しかし、仕事と育児の両立は男性にとっても重要です。
男性の育児休業取得が広がれば、育児を夫婦で分担する家庭も増えていきます。
シッターなどの育児サービスを男女ともに利用できる環境にすれば、育児を女性だけの問題として扱わない企業文化にもつながります。
男性が保育園への送迎を担当したり、子どもの世話のために勤務時間を調整したりすることが普通になれば、女性側の育児負担も軽くなります。
企業の育児支援は、男女双方の働き方を変える問題でもあります。
税制や補助金で導入を後押しできる
オフィス内シッターを企業が導入する場合、費用が発生します。
シッター事業者への委託費だけでなく、サービスを提供するスペースの整備などが必要になる場合もあります。
企業が全額を負担すれば、利用する従業員には大きなメリットがありますが、企業側の負担は重くなります。
そこで、新しい子育て支援企業認定制度と法人減税や補助金を組み合わせる意味が出てきます。
一定の子育てサービスを提供する企業の負担を政策的に軽くすれば、導入する企業を増やせる可能性があります。
特に中小企業では、導入費用の一部を補助することが重要になる場合があります。
オフィスだけに限定する必要はない
働き方が多様化している現在では、育児支援もオフィスだけで考える必要はありません。
在宅勤務をする従業員であれば、自宅で利用するシッターサービスを企業が支援する方法もあります。

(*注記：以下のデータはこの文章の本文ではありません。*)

--- config.mk ---
export PLATFORM = sky130hd
export DESIGN_NAME = chc_bucket_mod
export DESIGN_NICKNAME = d
export VERILOG_FILES = /design/src/rtl/callsign_hash_cache_defines.svh /design/src/rtl/chc_pkg.sv /design/src/rtl/chc_bucket_mod.sv
export SDC_FILE = /design/constraint.sdc
export NUM_CORES = 1
export LEC_CHECK = 0
export BUFFER_PORTS_ARGS = -buffer_cell sky130_fd_sc_hd__buf_2
export CORE_MARGIN = 2
export CORE_UTILIZATION = 41
export DETAILED_ROUTE_END_ITERATION = 10
export GPL_ROUTABILITY_DRIVEN = 0
export PLACE_DENSITY = 0.71
export REMOVE_ABC_BUFFERS = 1
export SYNTH_ARGS = -nofsm -noshare
export SYNTH_HDL_FRONTEND = slang
export SYNTH_SLANG_ARGS = --single-unit
--- constraint.sdc ---
create_clock -name clk -period 0.95 [get_ports clk]
set_input_delay 0.19 -clock clk [delete_from_list [all_inputs] [get_ports clk]]
set_output_delay 0.19 -clock clk [all_outputs]
set_load 0.1 [all_outputs]
--- src/rtl/callsign_hash_cache_defines.svh ---
// assertion macros shared by the callsign hash cache rtl
`ifndef CALLSIGN_HASH_CACHE_DEFINES_SVH
`define CALLSIGN_HASH_CACHE_DEFINES_SVH

// same-cycle implication, disabled while reset is low
`define CHC_ASSERT_IMPL(label, clk, rst_n, ante, cons, msg) \
  label: assert property (@(posedge clk) disable iff (!rst_n) (ante) |-> (cons)) \
    else $error(msg);

// next-cycle implication, disabled while reset is low
`define CHC_ASSERT_NEXT(label, clk, rst_n, ante, cons, msg) \
  label: assert property (@(posedge clk) disable iff (!rst_n) (ante) |=> (cons)) \
    else $error(msg);

`endif

--- src/rtl/chc_pkg.sv ---
// types, codes and helpers of the callsign hash cache
package chc_pkg;

  localparam int HASH_W     = 22;
  localparam int HEAD_W     = 64;
  localparam int TAIL_W     = 24;
  localparam int BUCKET_W   = 10;
  localparam int BUCKET_SH  = 12;
  localparam int DIVIDEND_W = 15;
  localparam int STRIDE     = 23;
  localparam int COUNT_W    = 9;

  // commands
  localparam logic CMD_SAVE   = 1'b0;
  localparam logic CMD_LOOKUP = 1'b1;

  // lookup widths
  localparam logic [1:0] KIND_TEN    = 2'd0;
  localparam logic [1:0] KIND_TWELVE = 2'd1;

  // save status codes
  localparam logic [1:0] ST_INSERTED = 2'd0;
  localparam logic [1:0] ST_PRESENT  = 2'd1;
  localparam logic [1:0] ST_IGNORED  = 2'd2;
  localparam logic [1:0] ST_FULL     = 2'd3;

  localparam logic [7:0] CH_LT = 8'h3C;

  // one table entry as held in the store
  typedef struct packed {
    logic              occ;
    logic [HASH_W-1:0] key;
    logic [HEAD_W-1:0] head;
    logic [TAIL_W-1:0] tail;
  } chc_entry_t;

  // zero every byte that follows the first zero byte of the 11-byte name
  function automatic logic [HEAD_W+TAIL_W-1:0] trim_name(input logic [HEAD_W+TAIL_W-1:0] name);
    logic [HEAD_W+TAIL_W-1:0] res;
    logic                     ended;
    res   = name;
    ended = 1'b0;
    for (int i = 0; i < 11; i++) begin
      if (ended) begin
        res[HEAD_W+TAIL_W-1-8*i -: 8] = 8'h00;
      end else if (name[HEAD_W+TAIL_W-1-8*i -: 8] == 8'h00) begin
        ended = 1'b1;
      end
    end
    return res;
  endfunction

endpackage

--- src/rtl/chc_bucket_mod.sv ---
// remainder of the probe start by the table size, by reciprocal multiplication
module chc_bucket_mod #(
  parameter int ENTRIES = 256
) (
  input  logic                                clk,
  input  logic                                rst_n,
  input  logic                                start,
  input  logic [chc_pkg::DIVIDEND_W-1:0]      dividend,
  output logic                                done,
  output logic [$clog2(ENTRIES)-1:0]          rem
);
  import chc_pkg::*;

  localparam int IW  = $clog2(ENTRIES);
  localparam int PW  = 2 * DIVIDEND_W + 1;
  localparam int RSH = DIVIDEND_W + IW;
  // ceiling of 2^RSH over the table size, exact quotient for any 15-bit dividend
  localparam longint RECIP_L =
    ((longint'(1) << RSH) + longint'(ENTRIES) - longint'(1)) / longint'(ENTRIES);
  localparam logic [DIVIDEND_W:0]   RECIP   = (DIVIDEND_W+1)'(RECIP_L);
  localparam logic [DIVIDEND_W-1:0] DIVISOR = DIVIDEND_W'(ENTRIES);

  logic [PW-1:0]         prod;
  logic [DIVIDEND_W-1:0] quot_r;
  logic [DIVIDEND_W-1:0] dvd_r;
  logic                  stage_r;
  logic                  done_r;
  logic [IW-1:0]         rem_r;

  // quotient by multiplying with the reciprocal
  assign prod = PW'(dividend) * PW'(RECIP);

  // two-step pipeline control
  always_ff @(posedge clk) begin
    if (!rst_n) begin
      stage_r <= 1'b0;
      done_r  <= 1'b0;
    end else begin
      stage_r <= start;
      done_r  <= stage_r;
    end
  end

  // first step keeps the quotient, second step forms the remainder
  always_ff @(posedge clk) begin
    if (start) begin
      quot_r <= DIVIDEND_W'(prod >> RSH);
      dvd_r  <= dividend;
    end
    if (stage_r) begin
      rem_r <= IW'(dvd_r - quot_r * DIVISOR);
    end
  end

  assign done = done_r;
  assign rem  = rem_r;

endmodule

複数の企業が入居するビルで共同の育児サービスを設ける方法も考えられます。
商業施設や駅などと企業が連携することも可能です。
重要なのは、企業が自前ですべての育児施設を持つことではありません。
従業員が働き続けるために必要な育児サービスへアクセスしやすい環境をつくることです。
企業単独では難しい場合でも、外部事業者や地域と連携することで実現できる可能性があります。
結論
オフィス内シッターは、企業のオフィスなどに育児サービスを組み込み、従業員が仕事と子育てを両立しやすくする仕組みです。
一般的なベビーシッターでは家庭が事業者を探して費用を負担しますが、企業がサービスを用意すれば、その負担の一部を企業側に移すことができます。
企業にとって費用は発生しますが、育児を理由とした退職を防ぎ、経験のある人材を維持できれば、人材投資として考えることもできます。
さらに採用力の向上や企業ブランドにもつながる可能性があります。
2027年度に創設が検討されている新しい子育て支援企業認定制度で、こうしたサービスが法人減税や補助金などと結び付けば、企業が育児サービスを提供する経済的なハードルも下がります。
子育てを従業員が家庭だけで解決する問題と考えるのではなく、働くために必要な社会インフラの一つとして企業も支える。
オフィス内シッターは、福利厚生と人材戦略を結び付ける新しい子育て支援の形といえます。